[Working data — start]

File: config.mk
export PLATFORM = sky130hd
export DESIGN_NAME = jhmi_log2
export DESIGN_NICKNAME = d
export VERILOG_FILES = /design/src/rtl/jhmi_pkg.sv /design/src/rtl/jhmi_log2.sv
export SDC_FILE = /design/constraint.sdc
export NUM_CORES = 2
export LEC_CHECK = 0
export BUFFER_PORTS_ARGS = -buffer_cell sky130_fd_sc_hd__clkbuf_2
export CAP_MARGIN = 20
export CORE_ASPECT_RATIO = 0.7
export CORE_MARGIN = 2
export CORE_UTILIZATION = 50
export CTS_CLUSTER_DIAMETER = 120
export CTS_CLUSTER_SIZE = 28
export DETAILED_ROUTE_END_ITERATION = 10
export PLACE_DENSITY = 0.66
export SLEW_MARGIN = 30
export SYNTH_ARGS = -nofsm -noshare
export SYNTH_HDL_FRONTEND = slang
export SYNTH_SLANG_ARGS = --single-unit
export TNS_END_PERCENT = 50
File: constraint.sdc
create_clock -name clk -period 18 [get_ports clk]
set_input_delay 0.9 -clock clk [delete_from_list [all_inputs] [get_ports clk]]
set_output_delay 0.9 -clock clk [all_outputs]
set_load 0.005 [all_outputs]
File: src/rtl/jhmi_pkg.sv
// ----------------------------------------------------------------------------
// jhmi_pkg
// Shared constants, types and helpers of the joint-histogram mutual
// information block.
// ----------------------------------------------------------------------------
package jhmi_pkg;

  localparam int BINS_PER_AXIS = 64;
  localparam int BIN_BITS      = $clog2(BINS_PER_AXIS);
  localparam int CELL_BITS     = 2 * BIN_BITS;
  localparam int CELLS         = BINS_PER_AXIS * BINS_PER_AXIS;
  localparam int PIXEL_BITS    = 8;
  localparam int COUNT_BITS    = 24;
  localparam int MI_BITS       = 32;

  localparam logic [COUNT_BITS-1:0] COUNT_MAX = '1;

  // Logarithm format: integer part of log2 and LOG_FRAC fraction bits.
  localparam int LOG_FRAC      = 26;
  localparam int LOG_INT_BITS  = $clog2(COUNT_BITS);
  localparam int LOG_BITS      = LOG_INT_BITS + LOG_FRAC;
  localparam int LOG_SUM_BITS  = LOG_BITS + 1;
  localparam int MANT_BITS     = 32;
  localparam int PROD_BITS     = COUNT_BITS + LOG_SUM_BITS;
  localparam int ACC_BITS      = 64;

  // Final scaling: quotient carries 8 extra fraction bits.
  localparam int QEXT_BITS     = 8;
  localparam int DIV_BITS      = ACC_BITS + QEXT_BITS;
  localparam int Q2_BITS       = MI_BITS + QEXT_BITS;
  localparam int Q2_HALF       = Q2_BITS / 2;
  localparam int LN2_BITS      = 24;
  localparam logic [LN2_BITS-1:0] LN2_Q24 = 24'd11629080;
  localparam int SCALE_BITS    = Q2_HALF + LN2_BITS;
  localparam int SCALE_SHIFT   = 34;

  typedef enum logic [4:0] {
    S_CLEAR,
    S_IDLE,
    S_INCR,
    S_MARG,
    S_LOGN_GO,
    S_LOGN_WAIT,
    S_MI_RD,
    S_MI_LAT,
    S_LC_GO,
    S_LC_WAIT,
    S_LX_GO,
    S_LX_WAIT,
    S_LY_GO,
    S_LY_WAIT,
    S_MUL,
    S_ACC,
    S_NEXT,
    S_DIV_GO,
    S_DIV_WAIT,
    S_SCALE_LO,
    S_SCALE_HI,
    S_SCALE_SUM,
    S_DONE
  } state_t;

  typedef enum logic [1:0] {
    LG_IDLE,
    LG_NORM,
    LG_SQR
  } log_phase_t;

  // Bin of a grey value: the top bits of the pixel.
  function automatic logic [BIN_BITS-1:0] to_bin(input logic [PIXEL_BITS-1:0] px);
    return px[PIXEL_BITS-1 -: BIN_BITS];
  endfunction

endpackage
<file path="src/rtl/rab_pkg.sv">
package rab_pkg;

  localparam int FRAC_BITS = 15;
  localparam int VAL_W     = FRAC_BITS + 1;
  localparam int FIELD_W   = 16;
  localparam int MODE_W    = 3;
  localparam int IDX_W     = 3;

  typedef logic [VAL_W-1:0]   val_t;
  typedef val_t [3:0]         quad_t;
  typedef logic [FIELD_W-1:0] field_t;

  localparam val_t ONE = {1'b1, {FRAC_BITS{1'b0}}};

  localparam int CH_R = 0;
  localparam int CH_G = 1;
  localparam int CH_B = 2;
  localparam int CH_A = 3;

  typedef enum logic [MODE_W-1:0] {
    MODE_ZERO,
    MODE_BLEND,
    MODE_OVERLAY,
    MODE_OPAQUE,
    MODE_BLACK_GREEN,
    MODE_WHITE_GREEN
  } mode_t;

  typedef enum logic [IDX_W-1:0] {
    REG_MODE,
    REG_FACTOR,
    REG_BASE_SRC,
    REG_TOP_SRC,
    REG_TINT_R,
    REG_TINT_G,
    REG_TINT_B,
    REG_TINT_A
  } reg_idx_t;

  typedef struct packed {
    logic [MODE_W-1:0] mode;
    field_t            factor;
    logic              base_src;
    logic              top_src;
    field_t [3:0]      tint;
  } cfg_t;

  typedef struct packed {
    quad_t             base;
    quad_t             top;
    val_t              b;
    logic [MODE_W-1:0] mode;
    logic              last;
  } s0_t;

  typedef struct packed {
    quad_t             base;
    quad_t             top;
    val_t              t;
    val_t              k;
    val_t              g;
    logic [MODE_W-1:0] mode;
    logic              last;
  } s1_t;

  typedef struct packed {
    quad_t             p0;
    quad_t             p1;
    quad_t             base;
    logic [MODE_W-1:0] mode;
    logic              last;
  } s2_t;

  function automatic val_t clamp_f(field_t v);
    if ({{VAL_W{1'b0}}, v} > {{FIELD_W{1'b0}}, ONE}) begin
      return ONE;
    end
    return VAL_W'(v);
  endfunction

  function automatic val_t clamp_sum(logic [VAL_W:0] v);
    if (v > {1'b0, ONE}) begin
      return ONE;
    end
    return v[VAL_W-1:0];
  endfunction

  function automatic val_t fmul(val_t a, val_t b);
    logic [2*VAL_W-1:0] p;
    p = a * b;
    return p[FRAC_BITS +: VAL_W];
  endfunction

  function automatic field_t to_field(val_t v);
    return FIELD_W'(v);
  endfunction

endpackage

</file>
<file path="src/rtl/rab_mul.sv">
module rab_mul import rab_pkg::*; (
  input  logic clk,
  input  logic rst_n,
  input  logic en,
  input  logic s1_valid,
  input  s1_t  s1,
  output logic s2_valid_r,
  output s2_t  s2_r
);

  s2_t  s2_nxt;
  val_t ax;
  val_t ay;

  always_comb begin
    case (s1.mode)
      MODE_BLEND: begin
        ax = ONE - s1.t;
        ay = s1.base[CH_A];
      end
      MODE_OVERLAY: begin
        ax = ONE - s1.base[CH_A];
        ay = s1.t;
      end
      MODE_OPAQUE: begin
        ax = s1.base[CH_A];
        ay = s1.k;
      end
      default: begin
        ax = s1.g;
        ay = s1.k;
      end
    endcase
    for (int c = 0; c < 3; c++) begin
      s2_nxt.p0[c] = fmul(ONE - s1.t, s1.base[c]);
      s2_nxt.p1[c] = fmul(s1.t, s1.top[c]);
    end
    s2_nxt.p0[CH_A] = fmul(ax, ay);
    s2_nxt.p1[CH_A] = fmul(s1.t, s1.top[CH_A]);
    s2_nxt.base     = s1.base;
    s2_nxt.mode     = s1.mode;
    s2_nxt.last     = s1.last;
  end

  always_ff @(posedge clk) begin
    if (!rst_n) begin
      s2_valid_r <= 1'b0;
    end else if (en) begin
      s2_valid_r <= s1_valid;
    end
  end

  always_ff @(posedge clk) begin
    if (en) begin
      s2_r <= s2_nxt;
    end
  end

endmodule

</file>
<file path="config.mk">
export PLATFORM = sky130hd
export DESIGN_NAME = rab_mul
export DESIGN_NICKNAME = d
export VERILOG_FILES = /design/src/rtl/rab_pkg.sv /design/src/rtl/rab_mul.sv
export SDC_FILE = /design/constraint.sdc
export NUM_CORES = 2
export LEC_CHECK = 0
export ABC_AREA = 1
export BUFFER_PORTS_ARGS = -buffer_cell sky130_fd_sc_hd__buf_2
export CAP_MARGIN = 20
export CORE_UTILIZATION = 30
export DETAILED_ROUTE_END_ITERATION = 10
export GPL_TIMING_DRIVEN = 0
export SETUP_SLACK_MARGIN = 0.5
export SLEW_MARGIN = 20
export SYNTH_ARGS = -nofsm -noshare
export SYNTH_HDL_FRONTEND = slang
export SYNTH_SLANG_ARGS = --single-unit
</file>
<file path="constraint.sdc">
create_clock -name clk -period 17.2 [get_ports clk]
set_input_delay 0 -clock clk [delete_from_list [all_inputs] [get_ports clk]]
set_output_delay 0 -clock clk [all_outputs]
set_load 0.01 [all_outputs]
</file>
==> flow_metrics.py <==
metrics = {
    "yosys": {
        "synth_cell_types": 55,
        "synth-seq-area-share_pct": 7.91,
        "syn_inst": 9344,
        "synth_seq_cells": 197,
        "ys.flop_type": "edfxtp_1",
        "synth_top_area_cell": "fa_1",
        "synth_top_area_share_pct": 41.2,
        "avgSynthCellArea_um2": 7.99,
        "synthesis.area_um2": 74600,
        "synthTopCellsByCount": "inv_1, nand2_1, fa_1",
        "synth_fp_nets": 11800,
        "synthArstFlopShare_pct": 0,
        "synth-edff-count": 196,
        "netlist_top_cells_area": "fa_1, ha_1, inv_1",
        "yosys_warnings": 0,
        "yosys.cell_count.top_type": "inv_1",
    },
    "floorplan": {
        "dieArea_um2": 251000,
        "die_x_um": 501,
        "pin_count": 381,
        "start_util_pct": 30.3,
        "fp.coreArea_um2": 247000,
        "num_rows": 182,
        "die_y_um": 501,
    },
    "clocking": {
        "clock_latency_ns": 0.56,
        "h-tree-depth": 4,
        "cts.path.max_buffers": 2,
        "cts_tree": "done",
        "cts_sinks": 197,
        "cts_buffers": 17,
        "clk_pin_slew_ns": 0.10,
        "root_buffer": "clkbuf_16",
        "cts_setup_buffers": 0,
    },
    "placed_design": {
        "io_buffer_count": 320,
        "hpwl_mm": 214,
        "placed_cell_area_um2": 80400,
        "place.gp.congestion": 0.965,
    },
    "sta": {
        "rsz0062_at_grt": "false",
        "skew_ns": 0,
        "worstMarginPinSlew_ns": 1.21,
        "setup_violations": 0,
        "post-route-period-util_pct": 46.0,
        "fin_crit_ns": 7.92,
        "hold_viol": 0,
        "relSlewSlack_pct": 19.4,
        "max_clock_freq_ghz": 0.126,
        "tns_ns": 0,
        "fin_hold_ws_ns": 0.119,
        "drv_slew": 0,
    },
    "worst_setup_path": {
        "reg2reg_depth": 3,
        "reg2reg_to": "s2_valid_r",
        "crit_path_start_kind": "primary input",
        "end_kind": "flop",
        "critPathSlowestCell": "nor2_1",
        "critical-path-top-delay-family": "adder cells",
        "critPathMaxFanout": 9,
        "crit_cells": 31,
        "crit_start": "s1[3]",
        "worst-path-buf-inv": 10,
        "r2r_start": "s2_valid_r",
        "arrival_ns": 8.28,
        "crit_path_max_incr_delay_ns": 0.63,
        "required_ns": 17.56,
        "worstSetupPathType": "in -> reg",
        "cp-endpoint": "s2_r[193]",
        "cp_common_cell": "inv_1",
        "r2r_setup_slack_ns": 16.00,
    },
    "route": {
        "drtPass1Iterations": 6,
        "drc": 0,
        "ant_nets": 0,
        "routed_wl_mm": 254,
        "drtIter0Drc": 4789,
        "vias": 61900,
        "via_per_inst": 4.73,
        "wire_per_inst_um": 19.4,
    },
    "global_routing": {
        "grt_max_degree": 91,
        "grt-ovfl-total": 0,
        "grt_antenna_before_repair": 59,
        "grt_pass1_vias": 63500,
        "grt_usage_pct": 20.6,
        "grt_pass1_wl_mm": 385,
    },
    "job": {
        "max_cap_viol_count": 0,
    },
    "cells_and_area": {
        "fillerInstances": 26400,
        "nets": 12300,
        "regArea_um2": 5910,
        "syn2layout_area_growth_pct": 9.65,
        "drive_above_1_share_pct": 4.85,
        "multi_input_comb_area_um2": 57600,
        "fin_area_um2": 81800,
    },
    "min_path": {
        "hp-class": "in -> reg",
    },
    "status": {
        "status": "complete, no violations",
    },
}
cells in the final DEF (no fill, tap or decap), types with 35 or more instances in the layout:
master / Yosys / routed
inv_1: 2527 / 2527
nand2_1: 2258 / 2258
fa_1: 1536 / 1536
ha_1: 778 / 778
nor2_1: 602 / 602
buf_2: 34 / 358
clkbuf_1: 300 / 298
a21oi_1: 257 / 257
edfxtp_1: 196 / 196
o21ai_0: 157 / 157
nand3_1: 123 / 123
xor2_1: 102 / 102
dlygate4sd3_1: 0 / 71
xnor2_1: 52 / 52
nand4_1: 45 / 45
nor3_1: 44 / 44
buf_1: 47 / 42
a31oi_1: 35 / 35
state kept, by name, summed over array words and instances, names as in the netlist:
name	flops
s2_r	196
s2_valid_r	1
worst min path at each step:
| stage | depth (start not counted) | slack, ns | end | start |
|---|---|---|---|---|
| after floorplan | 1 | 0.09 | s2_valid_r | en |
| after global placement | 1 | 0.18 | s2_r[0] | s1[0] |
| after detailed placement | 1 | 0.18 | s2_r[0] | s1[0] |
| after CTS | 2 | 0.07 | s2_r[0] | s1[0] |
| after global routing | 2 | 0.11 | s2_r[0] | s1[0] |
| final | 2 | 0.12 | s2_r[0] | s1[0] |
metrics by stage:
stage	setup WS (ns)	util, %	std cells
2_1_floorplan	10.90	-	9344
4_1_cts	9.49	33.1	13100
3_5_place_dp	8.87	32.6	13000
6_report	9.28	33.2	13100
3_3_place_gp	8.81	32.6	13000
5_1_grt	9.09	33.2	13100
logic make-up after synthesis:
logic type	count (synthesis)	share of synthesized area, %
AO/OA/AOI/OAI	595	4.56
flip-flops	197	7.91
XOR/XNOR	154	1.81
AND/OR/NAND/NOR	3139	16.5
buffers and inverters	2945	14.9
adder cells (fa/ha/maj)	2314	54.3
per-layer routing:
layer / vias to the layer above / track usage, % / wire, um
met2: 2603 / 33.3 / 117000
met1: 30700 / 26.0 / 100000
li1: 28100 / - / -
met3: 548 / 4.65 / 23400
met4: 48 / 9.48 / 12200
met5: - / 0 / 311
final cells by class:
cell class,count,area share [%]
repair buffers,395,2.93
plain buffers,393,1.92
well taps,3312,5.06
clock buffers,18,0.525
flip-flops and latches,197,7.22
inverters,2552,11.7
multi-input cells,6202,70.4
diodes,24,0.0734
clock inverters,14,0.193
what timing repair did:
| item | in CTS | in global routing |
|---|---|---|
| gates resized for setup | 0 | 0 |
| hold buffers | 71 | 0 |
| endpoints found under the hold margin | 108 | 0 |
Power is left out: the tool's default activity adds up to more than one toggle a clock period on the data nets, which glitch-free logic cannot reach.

[Working data — finish]

The first line of the entries, the line with "export CTS_CLUSTER_SIZE = 28", and every line between them should be retyped exactly, and nothing else.

File: config.mk
export PLATFORM = sky130hd
export DESIGN_NAME = jhmi_log2
export DESIGN_NICKNAME = d
export VERILOG_FILES = /design/src/rtl/jhmi_pkg.sv /design/src/rtl/jhmi_log2.sv
export SDC_FILE = /design/constraint.sdc
export NUM_CORES = 2
export LEC_CHECK = 0
export BUFFER_PORTS_ARGS = -buffer_cell sky130_fd_sc_hd__clkbuf_2
export CAP_MARGIN = 20
export CORE_ASPECT_RATIO = 0.7
export CORE_MARGIN = 2
export CORE_UTILIZATION = 50
export CTS_CLUSTER_DIAMETER = 120
export CTS_CLUSTER_SIZE = 28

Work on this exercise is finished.